* WHAT TO PRODUCE
Where in the data below does the word "FrameDigits" appear? Copy every line that has it.

* DATA SECTION
[src/rtl/core/hcfp_pkg.sv]
// Shared types, character constants and byte classifiers of the frame parser.
package hcfp_pkg;

  localparam int unsigned ByteW     = 8;
  localparam int unsigned ValueW    = 32;
  localparam int unsigned NibbleW   = 4;
  localparam int unsigned FrameDigits = ValueW / NibbleW;
  localparam int unsigned CountW    = $clog2(FrameDigits);
  localparam logic [CountW-1:0] LastDigit = CountW'(FrameDigits - 1);

  // ASCII codes used by the parser
  localparam logic [ByteW-1:0] ChCr    = 8'h0D;
  localparam logic [ByteW-1:0] ChLf    = 8'h0A;
  localparam logic [ByteW-1:0] ChUpG   = 8'h47;
  localparam logic [ByteW-1:0] ChUpZ   = 8'h5A;
  localparam logic [ByteW-1:0] ChLoG   = 8'h67;
  localparam logic [ByteW-1:0] ChLoZ   = 8'h7A;
  localparam logic [ByteW-1:0] ChPlus  = 8'h2B;
  localparam logic [ByteW-1:0] ChMinus = 8'h2D;
  localparam logic [ByteW-1:0] ChUpA   = 8'h41;
  localparam logic [ByteW-1:0] ChUpF   = 8'h46;
  localparam logic [ByteW-1:0] ChZero  = 8'h30;
  localparam logic [ByteW-1:0] ChNine  = 8'h39;

  // One result item: channel and assembled value
  typedef struct packed {
    logic [ByteW-1:0]  channel;
    logic [ValueW-1:0] value;
  } result_t;

  function automatic logic is_command(input logic [ByteW-1:0] b);
    return (b inside {[ChUpG:ChUpZ], [ChLoG:ChLoZ], ChPlus, ChMinus});
  endfunction

  function automatic logic is_lower_channel(input logic [ByteW-1:0] b);
    return (b inside {[ChLoG:ChLoZ]});
  endfunction

  function automatic logic is_terminator(input logic [ByteW-1:0] b);
    return (b inside {ChCr, ChLf, ChPlus});
  endfunction

  function automatic logic is_hex_digit(input logic [ByteW-1:0] b);
    return (b inside {[ChZero:ChNine], [ChUpA:ChUpF]});
  endfunction

  // Nibble value of an uppercase hex digit; zero for any other byte
  function automatic logic [NibbleW-1:0] hex_value(input logic [ByteW-1:0] b);
    logic [ByteW-1:0] diff;
    diff = '0;
    if (b inside {[ChZero:ChNine]}) begin
      diff = b - ChZero;
    end else if (b inside {[ChUpA:ChUpF]}) begin
      diff = b - ChUpA + 8'd10;
    end
    return diff[NibbleW-1:0];
  endfunction

endpackage

[src/rtl/core/hcfp_ifs.sv]
// Valid/ready channel interfaces for received bytes and result items.
interface hcfp_rx_if;
  logic                           valid;
  logic                           ready;
  logic [hcfp_pkg::ByteW-1:0]     rx_byte;

  modport source (output valid, output rx_byte, input ready);
  modport sink   (input valid, input rx_byte, output ready);
endinterface

interface hcfp_res_if;
  logic                           valid;
  logic                           ready;
  logic [hcfp_pkg::ByteW-1:0]     channel;
  logic [hcfp_pkg::ValueW-1:0]    value;

  modport source (output valid, output channel, output value, input ready);
  modport sink   (input valid, input channel, input value, output ready);
endinterface

[src/rtl/core/hcfp_in_stage.sv]
// Input register: captures one received byte and holds it until the decoder takes it.
module hcfp_in_stage (
  input  logic                       clk_i,
  input  logic                       rst_ni,
  hcfp_rx_if.sink                    rx_i,
  input  logic                       take_i,
  output logic                       valid_o,
  output logic [hcfp_pkg::ByteW-1:0] byte_o
);

  logic                       valid_q, valid_d;
  logic [hcfp_pkg::ByteW-1:0] byte_q, byte_d;
  logic                       load;

  // Accept a new item whenever the slot is empty or drains this cycle
  assign rx_i.ready = !valid_q || take_i;
  assign load       = rx_i.valid && rx_i.ready;

  always_comb begin
    valid_d = valid_q;
    byte_d  = byte_q;
    if (load) begin
      valid_d = 1'b1;
      byte_d  = rx_i.rx_byte;
    end else if (take_i) begin
      valid_d = 1'b0;
    end
  end

  always_ff @(posedge clk_i or negedge rst_ni) begin
    if (!rst_ni) begin
      valid_q <= 1'b0;
    end else begin
      valid_q <= valid_d;
    end
  end

  always_ff @(posedge clk_i) begin
    byte_q <= byte_d;
  end

  assign valid_o = valid_q;
  assign byte_o  = byte_q;

endmodule

[src/rtl/core/hcfp_decode.sv]
// Frame state and byte decoder: opens frames, shifts in digits, emits results.
module hcfp_decode (
  input  logic                       clk_i,
  input  logic                       rst_ni,
  input  logic                       valid_i,
  input  logic [hcfp_pkg::ByteW-1:0] byte_i,
  input  logic                       slot_free_i,
  output logic                       take_o,
  output logic                       res_valid_o,
  output hcfp_pkg::result_t          res_o
);

  logic                          in_frame_q, in_frame_d;
  logic [hcfp_pkg::CountW-1:0]   count_q, count_d;
  logic [hcfp_pkg::ByteW-1:0]    channel_q, channel_d;
  logic [hcfp_pkg::ValueW-1:0]   value_q, value_d;

  logic                          is_digit;
  logic                          is_term;
  logic [hcfp_pkg::ValueW-1:0]   shifted;
  logic                          done;

  // Take the held byte whenever the result register can absorb its outcome
  assign take_o = valid_i && slot_free_i;

  // Classify the byte against the current frame
  assign is_digit = hcfp_pkg::is_hex_digit(byte_i);
  assign is_term  = hcfp_pkg::is_lower_channel(channel_q) && hcfp_pkg::is_terminator(byte_i);
  assign shifted  = {value_q[hcfp_pkg::ValueW-hcfp_pkg::NibbleW-1:0],
                     hcfp_pkg::hex_value(byte_i)};

  // Advance the frame state for the taken byte
  always_comb begin
    in_frame_d = in_frame_q;
    count_d    = count_q;
    channel_d  = channel_q;
    value_d    = value_q;
    done       = 1'b0;
    if (take_o) begin
      if (!in_frame_q) begin
        if (hcfp_pkg::is_command(byte_i)) begin
          in_frame_d = 1'b1;
          count_d    = '0;
          channel_d  = byte_i;
          value_d    = '0;
        end
      end else if (is_digit) begin
        value_d = shifted;
        if (count_q == hcfp_pkg::LastDigit) begin
          done       = 1'b1;
          in_frame_d = 1'b0;
          count_d    = '0;
        end else begin
          count_d = count_q + 1'b1;
        end
      end else if (is_term) begin
        done       = 1'b1;
        in_frame_d = 1'b0;
        count_d    = '0;
      end else begin
        // drop the frame; this byte does not open a new one
        in_frame_d = 1'b0;
        count_d    = '0;
      end
    end
  end

  always_ff @(posedge clk_i or negedge rst_ni) begin
    if (!rst_ni) begin
      in_frame_q <= 1'b0;
      count_q    <= '0;
    end else begin
      in_frame_q <= in_frame_d;
      count_q    <= count_d;
    end
  end

  always_ff @(posedge clk_i) begin
    channel_q <= channel_d;
    value_q   <= value_d;
  end

  // Full frame carries the last digit; an early end carries the digits so far
  assign res_valid_o   = done;
  assign res_o.channel = channel_q;
  assign res_o.value   = is_digit ? shifted : value_q;

endmodule

[src/rtl/core/hcfp_out_stage.sv]
// Result register: holds one result item until the downstream side takes it.
module hcfp_out_stage (
  input  logic              clk_i,
  input  logic              rst_ni,
  input  logic              load_i,
  input  hcfp_pkg::result_t res_i,
  output logic              slot_free_o,
  hcfp_res_if.source        res_o
);

  logic              valid_q, valid_d;
  hcfp_pkg::result_t data_q, data_d;

  // Slot is usable when empty or being drained this cycle
  assign slot_free_o = !valid_q || res_o.ready;

  always_comb begin
    valid_d = valid_q;
    data_d  = data_q;
    if (load_i) begin
      valid_d = 1'b1;
      data_d  = res_i;
    end else if (res_o.ready) begin
      valid_d = 1'b0;
    end
  end

  always_ff @(posedge clk_i or negedge rst_ni) begin
    if (!rst_ni) begin
      valid_q <= 1'b0;
    end else begin
      valid_q <= valid_d;
    end
  end

  always_ff @(posedge clk_i) begin
    data_q <= data_d;
  end

  assign res_o.valid   = valid_q;
  assign res_o.channel = data_q.channel;
  assign res_o.value   = data_q.value;

endmodule

[src/rtl/core/hex_channel_frame_parser.sv]
// Top level of the hex channel frame parser.
//
//   channel | direction | payload                 | handshake
//   rx_i    | in        | rx_byte[7:0]            | valid / ready
//   res_o   | out       | channel[7:0], value[31:0] | valid / ready
//
// One byte per cycle sustained while the result is not stalled; the byte that
// completes a frame passes the input register, then the result register, from
// which the result can be taken.
// The decoder takes the held byte whenever the result register has room, so the
// frame state loop sets the rate at one item per clock.
// rst_ni clears the frame state and both valid flags asynchronously.
// A stalled result holds its register; the input register keeps accepting
// until one byte waits behind the held result.
module hex_channel_frame_parser (
  input  logic        clk_i,
  input  logic        rst_ni,
  hcfp_rx_if.sink     rx_i,
  hcfp_res_if.source  res_o
);

  logic                       in_valid;
  logic [hcfp_pkg::ByteW-1:0] in_byte;
  logic                       take;
  logic                       slot_free;
  logic                       res_valid;
  hcfp_pkg::result_t          res;

  // Register the received byte
  hcfp_in_stage u_in_stage (
    .clk_i   (clk_i),
    .rst_ni  (rst_ni),
    .rx_i    (rx_i),
    .take_i  (take),
    .valid_o (in_valid),
    .byte_o  (in_byte)
  );

  // Decode the byte against the frame state
  hcfp_decode u_decode (
    .clk_i       (clk_i),
    .rst_ni      (rst_ni),
    .valid_i     (in_valid),
    .byte_i      (in_byte),
    .slot_free_i (slot_free),
    .take_o      (take),
    .res_valid_o (res_valid),
    .res_o       (res)
  );

  // Register the result item
  hcfp_out_stage u_out_stage (
    .clk_i       (clk_i),
    .rst_ni      (rst_ni),
    .load_i      (res_valid),
    .res_i       (res),
    .slot_free_o (slot_free),
    .res_o       (res_o)
  );

endmodule

[src/flat_wrapper.sv]
// flat-port wrapper written by rule: the top's interface ports become plain ports
module hex_channel_frame_parser_flat 
  (clk_i, rst_ni, rx_i_valid, rx_i_rx_byte, rx_i_ready, res_o_valid, res_o_channel, res_o_value, res_o_ready);
  hcfp_rx_if rx_i_i ();
  hcfp_res_if res_o_i ();
  input  logic clk_i;
  input  logic rst_ni;
  input wire logic [$bits(rx_i_i.valid)-1:0] rx_i_valid;
  input wire logic [$bits(rx_i_i.rx_byte)-1:0] rx_i_rx_byte;
  output wire logic [$bits(rx_i_i.ready)-1:0] rx_i_ready;
  output wire logic [$bits(res_o_i.valid)-1:0] res_o_valid;
  output wire logic [$bits(res_o_i.channel)-1:0] res_o_channel;
  output wire logic [$bits(res_o_i.value)-1:0] res_o_value;
  input wire logic [$bits(res_o_i.ready)-1:0] res_o_ready;
  assign rx_i_i.valid = rx_i_valid;
  assign rx_i_i.rx_byte = rx_i_rx_byte;
  assign rx_i_ready = rx_i_i.ready;
  assign res_o_valid = res_o_i.valid;
  assign res_o_channel = res_o_i.channel;
  assign res_o_value = res_o_i.value;
  assign res_o_i.ready = res_o_ready;
  hex_channel_frame_parser u_core (.clk_i(clk_i), .rst_ni(rst_ni), .rx_i(rx_i_i), .res_o(res_o_i));
endmodule
[config.mk]
export PLATFORM = sky130hd
export DESIGN_NAME = hex_channel_frame_parser_flat
export DESIGN_NICKNAME = d
export VERILOG_FILES = /design/src/rtl/core/hcfp_pkg.sv /design/src/rtl/core/hcfp_ifs.sv /design/src/rtl/core/hcfp_in_stage.sv /design/src/rtl/core/hcfp_decode.sv /design/src/rtl/core/hcfp_out_stage.sv /design/src/rtl/core/hex_channel_frame_parser.sv /design/src/flat_wrapper.sv
export SDC_FILE = /design/constraint.sdc
export NUM_CORES = 1
export LEC_CHECK = 0
export BUFFER_PORTS_ARGS = -buffer_cell sky130_fd_sc_hd__buf_4
export CAP_MARGIN = 20
export CELL_PAD_IN_SITES_DETAIL_PLACEMENT = 0
export CELL_PAD_IN_SITES_GLOBAL_PLACEMENT = 2
export CORE_MARGIN = 2
export CORE_UTILIZATION = 30
export DETAILED_ROUTE_END_ITERATION = 10
export GPL_TIMING_DRIVEN = 0
export HOLD_SLACK_MARGIN = 0.06
export PLACE_DENSITY = 0.62
export SKIP_CTS_REPAIR_TIMING = 1
export SLEW_MARGIN = 20
export SYNTH_ARGS = -nofsm -noshare
export SYNTH_HDL_FRONTEND = slang
export SYNTH_SLANG_ARGS = --single-unit
[constraint.sdc]
create_clock -name clk_i -period 10.8 [get_ports clk_i]
set_clock_uncertainty 0.2 [all_clocks]
set_input_delay 1.62 -clock clk_i [delete_from_list [all_inputs] [get_ports clk_i]]
set_output_delay 1.62 -clock clk_i [all_outputs]
set_load 0.005 [all_outputs]
==> results of run 1 <==
## flip-flops by register name (all words and copies together), names as in the netlist
name                              count
u_core.u_decode.channel_q             8
u_core.u_out_stage.res_o.channel      8
u_core.u_decode.count_q               3
u_core.u_decode.in_frame_q            1
u_core.u_out_stage.res_o.valid        1
u_core.u_in_stage.valid_o             1
u_core.u_in_stage.byte_o              8
u_core.u_out_stage.res_o.value       32
u_core.u_decode.value_q              32
## worst paths after layout
path	start	end	slack (ns)	cells after the start
worst min-delay path	u_core.u_decode.channel_q[7]$_DFFE_PP_	u_core.u_out_stage.res_o.channel[7]$_DFFE_PP_	0.24	0
min in group asynchronous	rst_ni	u_core.u_decode.in_frame_q$_DFFE_PN0P_	0.87	1
max in group asynchronous	rst_ni	u_core.u_in_stage.valid_o$_DFFE_PN0P_	9.42	1
worst max register to register	u_core.u_in_stage.byte_o[1]$_DFFE_PP_	u_core.u_out_stage.res_o.value[29]$_DFFE_PP_	7.75	7
worst max-delay path	res_o_ready	rx_i_ready	6.90	3
worst min register to register	u_core.u_decode.channel_q[7]$_DFFE_PP_	u_core.u_out_stage.res_o.channel[7]$_DFFE_PP_	0.24	0
## through the flow
stage	setup slack (ns)	total power [mW]
after floorplan	5.16	0.558
after global placement	3.43	0.603
after detailed placement	6.90	0.611
after CTS	6.90	0.926
after global routing	6.87	0.960
final	6.90	0.916
## power groups by stage
stage | sequential (mW) | combinational (mW) | clock (mW)
after floorplan | 0.474 | 0.0833 | 0
after global placement | 0.484 | 0.120 | 0
after detailed placement | 0.482 | 0.129 | 0
after CTS | 0.474 | 0.129 | 0.322
after global routing | 0.479 | 0.144 | 0.338
final | 0.474 | 0.128 | 0.314
## layout make-up
class	instances	area, µm²	area share [%]
buffer	17	93.8	1.87
clock buffer	10	229	4.57
clock inverter	6	62.6	1.25
inverter	5	18.8	0.375
multi-input combinational	190	1130	22.6
sequential	94	2790	55.8
tap	176	220	4.40
timing repair buffer	57	457	9.12
## cells by family (layout without fill, tap and decap cells)
logic type / count (synthesis) / in the layout / synth area share (%)
flip-flops: 94 / 94 / 69.6
multiplexers: 4 / 4 / 0.998
adder cells (fa/ha/maj): 7 / 7 / 2.18
AND/OR/NAND/NOR: 93 / 93 / 12.0
buffers and inverters: 22 / 95 / 2.81
AO/OA/AOI/OAI: 86 / 86 / 12.4
## layout by cell type, fill, tap and decap left out, types with 2 or more instances in the layout
master	n
inv_1	5
o311ai_0	2
clkbuf_1	9
dfrtp_1	6
buf_4	53
buf_2	5
nor2_1	3
nand4_1	2
nand3b_1	2
nand2b_1	4
buf_6	4
mux2i_1	4
ha_1	7
edfxtp_1	88
clkbuf_16	9
nand3_1	32
clkbuf_2	2
o2bb2ai_1	2
nand2_1	38
o21ai_0	31
a21oi_1	34
o22ai_1	2
clkinvlp_4	2
## routing by layer
metal	routed length (µm)	track usage [%]
met1	4600	19.5
met2	4220	20.5
met3	383	3.33
met4	121	4.41
met5	0	0
==> metrics.txt, run 1 <==
status finished clean; vias in the first global route ~2,600; arrival time at the worst endpoint 2.08 ns; Nets between 300 and 400; critical path class in -> out; Clk pwr share between 30% and 40%; most frequent cell after synthesis edfxtp_1; largest net degree at the start of global routing 19; Post-synth top flop edfxtp_1; DP Wirelength between 6000 and 7000 µm; share of layout cells above drive strength 1 a little under a quarter; distinct cell type count after synthesis 45; Post-synth EDFFs 88; CP max stage cell nand3b_1; die width ~120 µm; Ys Warns 0; WL/cell 16.8 µm; Area Growth Syn to Fin 24.8%; Total GRT Usage 13.7%; period utilisation layout 36.1%; H-Tree Depth 3; worst skew pair latency 0.34 ns; TritonCTS clock tree built; Max stage delay on crit path ~0.19 ns; sequential area share after synthesis 69.6%; First-pass DRT Iterations 7; Final Max Tran Viols 0; DR vias 2,692; share of the synthesized area in the top cell type around 66%; Placer Congestion 0.754; RSZ-0062 raised after global routing no; Antenna Nets Post-Route 0; dpl cells 539; startpoint types input port; DIE AREA 14,300 µm²; syn nets 325; Yosys top cell by area edfxtp_1; final cell count without fillers around 560; clk root buf clkbuf_16; number of DRC markers in iteration 0 ~260; Clock Pin Slew Worst Setup and Hold Paths 0.06 ns; Psw 0.240 mW; # clock sinks between 90 and 100; cts bufs inserted 9; Congestion Overflow GR 0; FFs w/ async S/R, synth 6.38%; Slew @ Worst Pin between 0.7 and 0.8 ns; leakage approximately 1.9 nW; first-pass GRT wire length about 15,000 µm; delay-heaviest family, CP buffers and inverters; Initial Utilization between 30% and 40%; num rows between 40 and 50; Max Cap Violations 0; CP Buf/Inv Count 2; Crit. End Element primary output; initial antenna violation count 0; DP Area 4710 µm²; top post-synthesis cells by area edfxtp_1 66%, a21oi_1 4.2%, nand3_1 4.0%, o21ai_0 3.9%, dfrtp_1 3.7%; mean area per synthesized cell about 13 µm²; core area 13,100 µm²; fillers around 1,300; Synth Instances 306; critical path fanouts, max 3; Setup Viol. Count Final 0; Peak VDD IR 0.0626 mV; Pwr Density around 180 nW/µm²; HP Class reg -> reg; DIE HEIGHT ~120 µm; io pins 54; Post-synth top cells 88 x edfxtp_1, 38 x nand2_1, 34 x a21oi_1; Bufs on Longest Clock Path 2; critical path cell sequence buf_4 -> nand3b_1 -> buf_4; CP dominant cell by count buf_4; Syn Std Cell Area 4010 µm²; Final Hold Viols 0; drt drc 0; post-layout util 38.1%; Routed WL 9330 µm; Seq cells post-synth 94; Max Clock Freq 0.257 GHz; post-route cell area ~5000 µm²; Comb power frac 13.9%; Post-Route Setup TNS 0 ns; Internal between 0.6 and 0.7 mW; IO Port Bufs 53; Tmin final 3.90 ns; sw frac 26.2%; part of the power in registers 51.8%; Vias/cell 4.85; worst path required time 8.98 ns; antenna cell count 0; Rel. slew slack between 50% and 60%; Worst Hold Slack 0.240 ns
Power figures use the tool's default switching activity.
==> inputs of run 2 (changes only) <==
Clock period 10.8 ns to 3.75 ns, I/O delays scaled along.
==> metrics.txt, run 2 (synthesis results as in run 1) <==
Pwr Density 523 nW/µm² (+190%); Bufs on Longest Clock Path 2 (unchanged); period utilisation layout 80.0%; worst path required time 3.60 ns (-5.38 ns); leakage 1.90 nW (+0.29%); cts bufs inserted 9 (unchanged); Initial Utilization 30.5% (unchanged); DIE HEIGHT 120 µm (unchanged); critical path cell sequence inv_1 -> ha_1 -> or3b_4 -> and4_4 -> nor2_1 -> o31ai_4 -> buf_6; first-pass GRT wire length 14,700 µm (-0.42%); Rel. slew slack 49.1% (-1.1 points); initial antenna violation count 0 (unchanged); DP Wirelength 6350 µm (+0.15%); Final Hold Viols 0 (unchanged); share of layout cells above drive strength 1 22.7% (-0.53 points); startpoint types flip-flop; IO Port Bufs 53 (unchanged); die width 120 µm (unchanged); DR vias 2,669 (-0.85%); # clock sinks 94 (unchanged); critical path fanouts, max 15 (+12); CP max stage cell o31ai_4; Psw 0.675 mW (+180%); post-route cell area 5000 µm² (about the same); Area Growth Syn to Fin 24.8% (about the same); TritonCTS clock tree built; Congestion Overflow GR 0 (unchanged); fillers 1,303 (-0.15%); Max Clock Freq 0.333 GHz; Worst Hold Slack 0.195 ns (-0.0446 ns); Setup Viol. Count Final 0 (unchanged); commonest non-fill, non-tap cells in the layout 88 x edfxtp_1, 53 x buf_4, 38 x nand2_1; part of the power in registers 52.1% (+0.3 points); DP Area 4710 µm² (unchanged); Reg area 2790 µm² (unchanged); arrival time at the worst endpoint 2.85 ns (+0.77 ns); io pins 54 (unchanged); Total GRT Usage 13.8% (+0.14 points); Comb power frac 14.0% (about the same); Nets 394 (+0.25%); final cell count without fillers 555 (unchanged); worst skew pair latency 0.35 ns (about the same); WL/cell 16.8 µm (about the same); Hold Path Stages 1 (+1); H-Tree Depth 3 (unchanged); Max stage delay on crit path 0.70 ns (+0.51 ns); sw frac 25.8% (-0.44 points); antenna cell count 0 (unchanged); DIE AREA 14,300 µm² (unchanged); Placer Congestion 0.734 (-2.7%); Antenna Nets Post-Route 0 (unchanged); commonest non-fill, non-tap cell in the layout edfxtp_1; number of DRC markers in iteration 0 184 (-28%); Max Cap Violations 0 (unchanged); Tmin final 3.00 ns; largest net degree at the start of global routing 20 (+1); Peak VDD IR 0.211 mV (+240%); drt drc 0 (unchanged); Final Max Tran Viols 0 (unchanged); multi-input logic area 1130 µm² (unchanged); First-pass DRT Iterations 4 (-3); Vias/cell 4.81 (-0.85%); Slew @ Worst Pin 0.764 ns (+0.0172 ns); vias in the first global route 2,662 (+0.57%); Routed WL 9330 µm (about the same); RSZ-0062 raised after global routing no; critical path class reg -> reg; reg2reg path depth 7 (unchanged); clk root buf clkbuf_16; Internal 1.94 mW (+190%); Clock Pin Slew Worst Setup and Hold Paths 0.06 ns (about the same); status finished clean; Crit. End Element flip-flop; Clk pwr share 33.9% (-0.4 points); HP Class in -> reg; core area 13,100 µm² (unchanged); post-layout util 38.1% (about the same); dpl cells 539 (unchanged); num rows 42 (unchanged)
## run 2: power groups by stage
stage	sequential (mW)	clock, mW	combinational (mW)
after detailed placement	1.39	0	0.376
after floorplan	1.37	0	0.242
after CTS	1.36	0.909	0.377
after global placement	1.39	0	0.349
final	1.36	0.887	0.365
after global routing	1.38	0.942	0.414
## run 2: per-layer routing
| layer | up-vias | global-route usage, % | wire length [µm] | part of all wire [%] |
|---|---|---|---|---|
| met5 | - | 0 | 0 | 0 |
| met1 | 1312 | 19.4 | 4540 | 49 |
| met4 | 0 | 5.96 | 180 | 1.9 |
| li1 | 1301 | - | - | - |
| met3 | 12 | 3.14 | 330 | 3.5 |
| met2 | 44 | 20.5 | 4270 | 46 |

* EXERCISE ANSWER
  localparam int unsigned FrameDigits = ValueW / NibbleW;
  localparam int unsigned CountW    = $clog2(FrameDigits);
  localparam logic [CountW-1:0] LastDigit = CountW'(FrameDigits - 1);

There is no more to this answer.